I read a fair bit of non-fiction that spans a number of different genres. But the trouble with non-fiction is that it never answers a question without raising further questions. Non-fiction comes replete with footnotes: a ponzi-scheme for the curious mind.
Of course, this leads very quickly to a fundamental problem. The deeper down the rabbit hole you go, the more likely you are to find that the cited works are academic, rather than consumer texts. Reading non-fiction, especially when it comes to history or science, you very quickly leave the realm of what you can easily find on a bookstore shelf. Sometimes you get lucky. Sometimes these academic books are relatively cheap, other times it's stamped with a textbook-level price tag or the book is simply out of print.
The Internet Archive exists of course, and if the book is really old then that's a good place to start. However, it will never be the full solution.
Several people reading this are likely already screaming: go to the Library. However, most readers would be correct in assuming that one's local city library does not stock the esoteric academic text from the mid-1980s that you're looking for. Wander the little shelves of mass-market fiction and explainer books that fill my local library for example and you won't find anything of the sort. My university library, located just down the road, might have them but I'm not a student and so the best I could do would be to wander in and skim the title for a few hours while being unable to take it home.
There is a solution though, one that I'm sure many people out there already know about, but I didn't. So I'm here to make sure the good word is spread.
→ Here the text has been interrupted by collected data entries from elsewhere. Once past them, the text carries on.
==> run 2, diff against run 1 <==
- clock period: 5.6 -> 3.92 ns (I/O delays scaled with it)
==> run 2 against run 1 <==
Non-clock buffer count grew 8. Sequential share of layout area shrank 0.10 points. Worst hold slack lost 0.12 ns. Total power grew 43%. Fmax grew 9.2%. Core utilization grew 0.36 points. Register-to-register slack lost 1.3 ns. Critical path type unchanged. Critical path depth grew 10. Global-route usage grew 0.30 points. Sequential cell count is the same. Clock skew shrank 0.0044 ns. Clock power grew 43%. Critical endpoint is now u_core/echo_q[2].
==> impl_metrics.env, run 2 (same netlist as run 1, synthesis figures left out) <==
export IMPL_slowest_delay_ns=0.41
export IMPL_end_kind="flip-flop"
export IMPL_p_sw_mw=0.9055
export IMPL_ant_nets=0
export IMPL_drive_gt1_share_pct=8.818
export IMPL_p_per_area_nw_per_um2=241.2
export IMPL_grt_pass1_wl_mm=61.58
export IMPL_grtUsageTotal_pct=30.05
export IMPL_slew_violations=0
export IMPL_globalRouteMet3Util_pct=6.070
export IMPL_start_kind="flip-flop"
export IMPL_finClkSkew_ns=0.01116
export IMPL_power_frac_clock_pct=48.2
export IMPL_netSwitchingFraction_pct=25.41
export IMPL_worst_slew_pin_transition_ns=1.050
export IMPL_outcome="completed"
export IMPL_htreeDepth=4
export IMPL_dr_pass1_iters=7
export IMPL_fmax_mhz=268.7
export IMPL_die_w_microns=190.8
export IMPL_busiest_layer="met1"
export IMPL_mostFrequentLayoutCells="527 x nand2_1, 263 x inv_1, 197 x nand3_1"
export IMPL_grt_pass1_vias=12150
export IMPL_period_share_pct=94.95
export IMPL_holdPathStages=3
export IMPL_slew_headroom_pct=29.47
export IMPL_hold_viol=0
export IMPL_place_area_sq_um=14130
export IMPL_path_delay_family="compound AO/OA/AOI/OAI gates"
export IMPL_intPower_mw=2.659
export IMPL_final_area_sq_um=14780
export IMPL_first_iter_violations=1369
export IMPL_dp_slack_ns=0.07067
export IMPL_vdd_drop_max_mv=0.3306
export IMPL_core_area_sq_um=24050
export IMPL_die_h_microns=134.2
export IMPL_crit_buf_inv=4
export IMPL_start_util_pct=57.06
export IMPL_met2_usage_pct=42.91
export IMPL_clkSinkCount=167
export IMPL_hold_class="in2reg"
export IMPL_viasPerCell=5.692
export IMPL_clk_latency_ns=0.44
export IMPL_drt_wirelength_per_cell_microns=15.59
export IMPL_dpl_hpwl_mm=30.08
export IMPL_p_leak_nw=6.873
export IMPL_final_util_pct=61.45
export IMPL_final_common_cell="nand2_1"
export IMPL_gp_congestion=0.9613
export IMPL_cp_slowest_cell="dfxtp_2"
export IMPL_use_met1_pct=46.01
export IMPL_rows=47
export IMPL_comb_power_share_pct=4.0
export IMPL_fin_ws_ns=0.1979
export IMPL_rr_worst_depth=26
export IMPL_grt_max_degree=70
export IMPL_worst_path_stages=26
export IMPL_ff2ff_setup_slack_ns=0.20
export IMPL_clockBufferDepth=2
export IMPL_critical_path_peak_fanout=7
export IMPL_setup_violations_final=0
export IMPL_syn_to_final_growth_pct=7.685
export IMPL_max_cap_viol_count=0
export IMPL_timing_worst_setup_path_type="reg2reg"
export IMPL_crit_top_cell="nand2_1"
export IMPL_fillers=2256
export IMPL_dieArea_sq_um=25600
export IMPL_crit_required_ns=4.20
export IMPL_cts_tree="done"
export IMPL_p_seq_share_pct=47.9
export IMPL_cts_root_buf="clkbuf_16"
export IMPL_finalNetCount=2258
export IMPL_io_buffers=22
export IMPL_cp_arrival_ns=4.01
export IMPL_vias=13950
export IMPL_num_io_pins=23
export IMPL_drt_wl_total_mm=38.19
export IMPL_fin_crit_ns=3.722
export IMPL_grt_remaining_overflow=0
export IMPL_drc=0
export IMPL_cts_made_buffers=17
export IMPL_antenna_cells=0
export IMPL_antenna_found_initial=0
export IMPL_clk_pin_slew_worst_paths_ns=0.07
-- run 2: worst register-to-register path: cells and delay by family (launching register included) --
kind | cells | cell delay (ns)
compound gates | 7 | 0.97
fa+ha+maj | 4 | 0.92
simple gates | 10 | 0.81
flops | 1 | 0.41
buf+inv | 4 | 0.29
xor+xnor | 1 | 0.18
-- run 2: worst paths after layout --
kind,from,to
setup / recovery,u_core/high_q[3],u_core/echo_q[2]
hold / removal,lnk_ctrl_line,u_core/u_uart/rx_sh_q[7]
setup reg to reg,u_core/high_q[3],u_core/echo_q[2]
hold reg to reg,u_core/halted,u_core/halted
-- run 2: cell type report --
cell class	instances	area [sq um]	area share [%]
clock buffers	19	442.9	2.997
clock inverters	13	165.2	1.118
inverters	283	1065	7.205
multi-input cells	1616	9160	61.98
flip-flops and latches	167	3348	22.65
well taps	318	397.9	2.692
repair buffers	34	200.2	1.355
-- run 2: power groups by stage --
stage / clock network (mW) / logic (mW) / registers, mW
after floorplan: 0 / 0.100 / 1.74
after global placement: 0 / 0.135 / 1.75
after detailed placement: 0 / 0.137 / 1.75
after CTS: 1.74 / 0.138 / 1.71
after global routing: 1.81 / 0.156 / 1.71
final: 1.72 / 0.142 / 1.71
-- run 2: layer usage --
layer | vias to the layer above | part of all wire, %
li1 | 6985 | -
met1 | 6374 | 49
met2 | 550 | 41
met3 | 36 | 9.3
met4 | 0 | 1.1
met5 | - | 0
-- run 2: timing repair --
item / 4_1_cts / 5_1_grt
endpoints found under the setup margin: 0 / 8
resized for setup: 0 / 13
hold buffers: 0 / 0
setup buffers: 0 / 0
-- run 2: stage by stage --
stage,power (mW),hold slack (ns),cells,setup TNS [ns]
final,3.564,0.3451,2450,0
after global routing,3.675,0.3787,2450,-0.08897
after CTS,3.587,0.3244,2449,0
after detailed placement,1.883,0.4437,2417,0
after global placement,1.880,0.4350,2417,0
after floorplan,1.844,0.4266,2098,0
<file path="config.mk">
export PLATFORM = sky130hd
export DESIGN_NAME = drive_serial_control_status
export DESIGN_NICKNAME = d
export VERILOG_FILES = /design/src/drive_serial_control_status.v
export VERILOG_INCLUDE_DIRS = /design/src /design/src/src
export SDC_FILE = /design/constraint.sdc
export NUM_CORES = 1
export LEC_CHECK = 0
export CAP_MARGIN = 30
export CORE_UTILIZATION = 30
export DETAILED_ROUTE_END_ITERATION = 16
export DONT_BUFFER_PORTS = 1
export GPL_TIMING_DRIVEN = 0
export SYNTH_ARGS = -nofsm -noshare
export SYNTH_HDL_FRONTEND = slang
export SYNTH_SLANG_ARGS = --single-unit
</file>
<file path="constraint.sdc">
create_clock -name clk -period 6.4 [get_ports clk]
set_clock_uncertainty 0.15 [all_clocks]
set_input_delay 0 -clock clk [delete_from_list [all_inputs] [get_ports clk]]
set_output_delay 0 -clock clk [all_outputs]
set_load 0.05 [all_outputs]
</file>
You have access to basically any book you want,* through a system called Inter-Library Loan (ILL).
The World's Library
Assuming you live in a city or county connected to some segment of the Inter-Library Loan system (of which there are many), your local city library can request books from basically anywhere, all for free or sometimes a modest fee (in San Diego it's $5 per request).
From here, you leave the beaten path and venture into the rather informal system of ILL. San Diego, for example, has three methods of ILL depending on the reach you need and the speed at which you need the given book. For us, the Circuit system integrates with our local universities to get you quick access to books in their catalog, while the Link+ system has a broader reach. In the end though, if neither of those two have the book you want, you can use WorldCat. WorldCat is a collection of catalogues from thousands of public libraries and colleges across the world. Given time to wait, you can get basically any book you want this way: including the "rare Ph.D. thesis that apparently only exists at the one person's alma-mater".
It's magical.
Of course, the moment you venture off the beaten path like this, you're going to encounter snags and irritations that simply do not usually happen with library loans. Delays, glitches, and a lack of transparency are occasionally par for the course here, but the reward is that you can call upon the world's libraries to summon forth whatever text you want.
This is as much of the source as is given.